I left Bayreuth on Sunday.
Everything fits into my backpack and suitcase. My suitcase weighs 26 kilos. According to the Singaore Airlines ticket to America which M has pinned to the back of his door, the allowance is 32 kilos. But I will pack the gummibears into my backpack before I get on the plane.
D left Bayreuth on Saturday night, and I went with her and Frau K to the train station. Frau K was going to go to Berlin with Herr K on Sunday, but decided that she really couldn't leave me alone. D's friend Alexander drove me to the station, and being a real gentleman carried my suitcase onto the train for me. Because it was a long trip, 4 hours and 44 minutes, with only one change, I had to move seats twice. Which was annoying, but at least kept me reasonably alert.
Jana showed me around Karlsruhe, where she's studying, that evening. There is a very nice park, and a well lit castle. But apparently that it pretty much it. The following day we saw Baden-Baden. Mark Twain has some very unflattering things to say about Baden-Baden, but I quite liked it. There are a lot of little winding alleyways, and it's built into a hill. Although it was snowing, and the wind was quite icy, it was a very pleasant day. It was also great to see Jana again, and show off my improved German skills.
I arrived in Heidelberg on Monday evening and M picked me up from the station. His flat is really quite swish. And the sofa bed is both niftily designed and comfortable. Yesterday I walked around Heidelberg. It too has lanes and winding streets and a hill. I walked quite high up the hill and along until I go the castle. It is a very old castle, and an old fort, rather than a residence. It still up on the hill overlooking the city and the river. There was an extended American family on holiday, and a large number of Japanese tourists. It was easier to conduct the transactions in the Souvenir shops in English. And the sign not to touch things was in Japanese, then English, then German. It was also snowing lightly, but the wind wasn't very cold.
The wind is cold today. I'm not sure if it as cold in Heidelberg (where it was one degree plus and dark at 5.45 pm), because I'm in Speyer. I think Speyer's older. The other half of the city, over the bridge and near the convent is all little houses with steep rooves and narrow streets. Except where there are new high rise buildings, of course. The main stretch is pedestrianised between the old gate and the Cathedral. I went down into the tombs of the cathedral.

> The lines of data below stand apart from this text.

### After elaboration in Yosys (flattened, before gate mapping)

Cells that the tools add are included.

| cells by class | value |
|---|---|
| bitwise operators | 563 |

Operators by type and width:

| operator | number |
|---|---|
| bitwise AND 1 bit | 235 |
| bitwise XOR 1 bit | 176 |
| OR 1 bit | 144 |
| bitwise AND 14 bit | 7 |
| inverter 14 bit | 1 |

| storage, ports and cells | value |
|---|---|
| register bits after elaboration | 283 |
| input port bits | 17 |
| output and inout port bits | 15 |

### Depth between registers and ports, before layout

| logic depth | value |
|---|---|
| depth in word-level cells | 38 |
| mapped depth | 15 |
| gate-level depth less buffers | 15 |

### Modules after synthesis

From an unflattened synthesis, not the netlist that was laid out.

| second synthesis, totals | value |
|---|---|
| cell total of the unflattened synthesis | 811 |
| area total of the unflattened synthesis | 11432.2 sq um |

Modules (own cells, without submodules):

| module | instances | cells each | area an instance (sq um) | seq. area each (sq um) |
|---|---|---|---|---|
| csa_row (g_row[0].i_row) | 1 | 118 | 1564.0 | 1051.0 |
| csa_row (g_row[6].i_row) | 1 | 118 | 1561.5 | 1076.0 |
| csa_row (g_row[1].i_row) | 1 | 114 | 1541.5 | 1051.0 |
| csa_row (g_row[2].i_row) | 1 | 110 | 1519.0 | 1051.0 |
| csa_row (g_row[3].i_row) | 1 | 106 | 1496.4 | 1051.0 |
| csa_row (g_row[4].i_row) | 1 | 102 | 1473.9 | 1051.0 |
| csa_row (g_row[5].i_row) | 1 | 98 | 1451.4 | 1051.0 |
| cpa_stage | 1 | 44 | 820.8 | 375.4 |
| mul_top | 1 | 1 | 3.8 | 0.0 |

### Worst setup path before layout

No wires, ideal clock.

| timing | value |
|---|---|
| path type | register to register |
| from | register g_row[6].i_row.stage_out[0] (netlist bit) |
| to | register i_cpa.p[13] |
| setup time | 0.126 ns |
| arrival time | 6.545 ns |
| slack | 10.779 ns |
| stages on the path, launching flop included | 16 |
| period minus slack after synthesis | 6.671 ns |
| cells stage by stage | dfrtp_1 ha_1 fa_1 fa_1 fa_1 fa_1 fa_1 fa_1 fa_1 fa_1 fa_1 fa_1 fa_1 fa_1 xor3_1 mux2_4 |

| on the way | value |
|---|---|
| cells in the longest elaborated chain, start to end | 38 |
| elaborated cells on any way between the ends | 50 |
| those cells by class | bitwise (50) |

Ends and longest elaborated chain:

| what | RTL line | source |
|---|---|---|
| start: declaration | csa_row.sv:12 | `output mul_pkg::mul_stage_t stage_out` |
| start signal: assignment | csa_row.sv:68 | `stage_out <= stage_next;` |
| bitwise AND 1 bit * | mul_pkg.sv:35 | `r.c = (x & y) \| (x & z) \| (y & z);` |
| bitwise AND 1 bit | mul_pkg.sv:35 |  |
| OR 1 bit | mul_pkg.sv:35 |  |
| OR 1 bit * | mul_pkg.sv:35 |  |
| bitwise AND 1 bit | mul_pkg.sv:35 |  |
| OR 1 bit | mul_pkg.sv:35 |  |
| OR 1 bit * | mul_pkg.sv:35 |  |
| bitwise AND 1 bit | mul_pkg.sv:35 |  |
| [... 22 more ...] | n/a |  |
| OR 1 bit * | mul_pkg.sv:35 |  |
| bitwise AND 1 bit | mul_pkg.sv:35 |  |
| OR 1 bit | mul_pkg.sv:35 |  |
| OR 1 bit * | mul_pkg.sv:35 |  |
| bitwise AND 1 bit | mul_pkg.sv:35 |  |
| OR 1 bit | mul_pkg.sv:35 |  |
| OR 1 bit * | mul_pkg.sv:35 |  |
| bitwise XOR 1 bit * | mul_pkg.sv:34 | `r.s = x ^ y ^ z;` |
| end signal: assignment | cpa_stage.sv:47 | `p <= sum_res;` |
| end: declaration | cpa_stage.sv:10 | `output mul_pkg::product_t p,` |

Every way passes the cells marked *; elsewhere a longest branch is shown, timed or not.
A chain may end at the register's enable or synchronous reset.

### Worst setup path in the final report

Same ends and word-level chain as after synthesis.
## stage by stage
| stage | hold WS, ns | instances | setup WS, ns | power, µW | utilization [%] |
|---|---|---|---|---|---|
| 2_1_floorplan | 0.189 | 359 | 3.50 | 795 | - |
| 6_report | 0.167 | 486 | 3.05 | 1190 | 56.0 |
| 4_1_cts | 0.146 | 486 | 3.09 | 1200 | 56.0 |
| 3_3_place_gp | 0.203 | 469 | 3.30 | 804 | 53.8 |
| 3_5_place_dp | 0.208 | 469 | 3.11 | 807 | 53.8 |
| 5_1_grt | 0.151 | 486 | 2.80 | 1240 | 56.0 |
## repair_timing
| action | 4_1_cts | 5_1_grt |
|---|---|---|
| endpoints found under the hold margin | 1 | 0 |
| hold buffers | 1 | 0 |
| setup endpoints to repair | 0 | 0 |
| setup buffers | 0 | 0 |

They have the body of Rudolph, and either Frederick Barbarossa, or at least his son Phillip. (D is study that part of history at the moment, early 1100s.)

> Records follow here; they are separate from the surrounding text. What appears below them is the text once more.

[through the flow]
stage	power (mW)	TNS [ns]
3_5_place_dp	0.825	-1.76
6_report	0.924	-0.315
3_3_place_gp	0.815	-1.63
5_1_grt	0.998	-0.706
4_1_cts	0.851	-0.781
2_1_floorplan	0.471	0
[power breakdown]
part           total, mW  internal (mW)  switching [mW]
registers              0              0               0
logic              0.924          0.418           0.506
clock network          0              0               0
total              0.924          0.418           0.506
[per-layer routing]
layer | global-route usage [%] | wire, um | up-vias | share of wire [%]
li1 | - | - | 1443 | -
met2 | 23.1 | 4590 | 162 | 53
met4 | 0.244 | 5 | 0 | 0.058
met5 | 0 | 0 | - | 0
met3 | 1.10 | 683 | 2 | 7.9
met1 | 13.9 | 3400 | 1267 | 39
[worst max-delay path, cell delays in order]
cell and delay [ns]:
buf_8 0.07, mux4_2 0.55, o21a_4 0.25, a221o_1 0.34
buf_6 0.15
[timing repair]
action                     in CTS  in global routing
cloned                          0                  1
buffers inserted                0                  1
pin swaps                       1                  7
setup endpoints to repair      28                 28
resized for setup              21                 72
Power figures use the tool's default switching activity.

I've only got nine days left after today. And I alternately fear being bored and frittering them away and running out of time to see everything. Also look forward to being too warm to be comfortable once I get home. Although I have gotten well used to the early evenings, and snow is still very much a novelty.
I may see Worms tomorrow, or try and find a gallery I spend the day in. I would have happy spent time in the Historical Museum here, but it was 6 Euros, and I didn't that that it would interest me or be new enough to be worth it. I did, however, get to go down into the Jewish bath. Very interesting, and also old. The Synagog in Speyer was destroyed in the pogrom during the Black Death in the 1300s. It was rebuilt once Jews were allowed back into the city after 1352, I think that's the date. It was then destroy in the November pogrom by the Nazis.
My head is being to feel that it would like very much to be exposed to nothing more thought worthy than an old episode of the Simpsons, or maybe Sea Change. Hmm.
I bought that last book I'm going to buy in Europe, yesterday. I chose Bill Bryson's Down Under, because it is longer than Neither Here Nor There (and contains a very good spoof of Cricket.)
P.S I also remembered to eat Vegemite today, on this our national holiday (either of celebration, or mourning, or merely tripleJ's Hottest 100 countdown).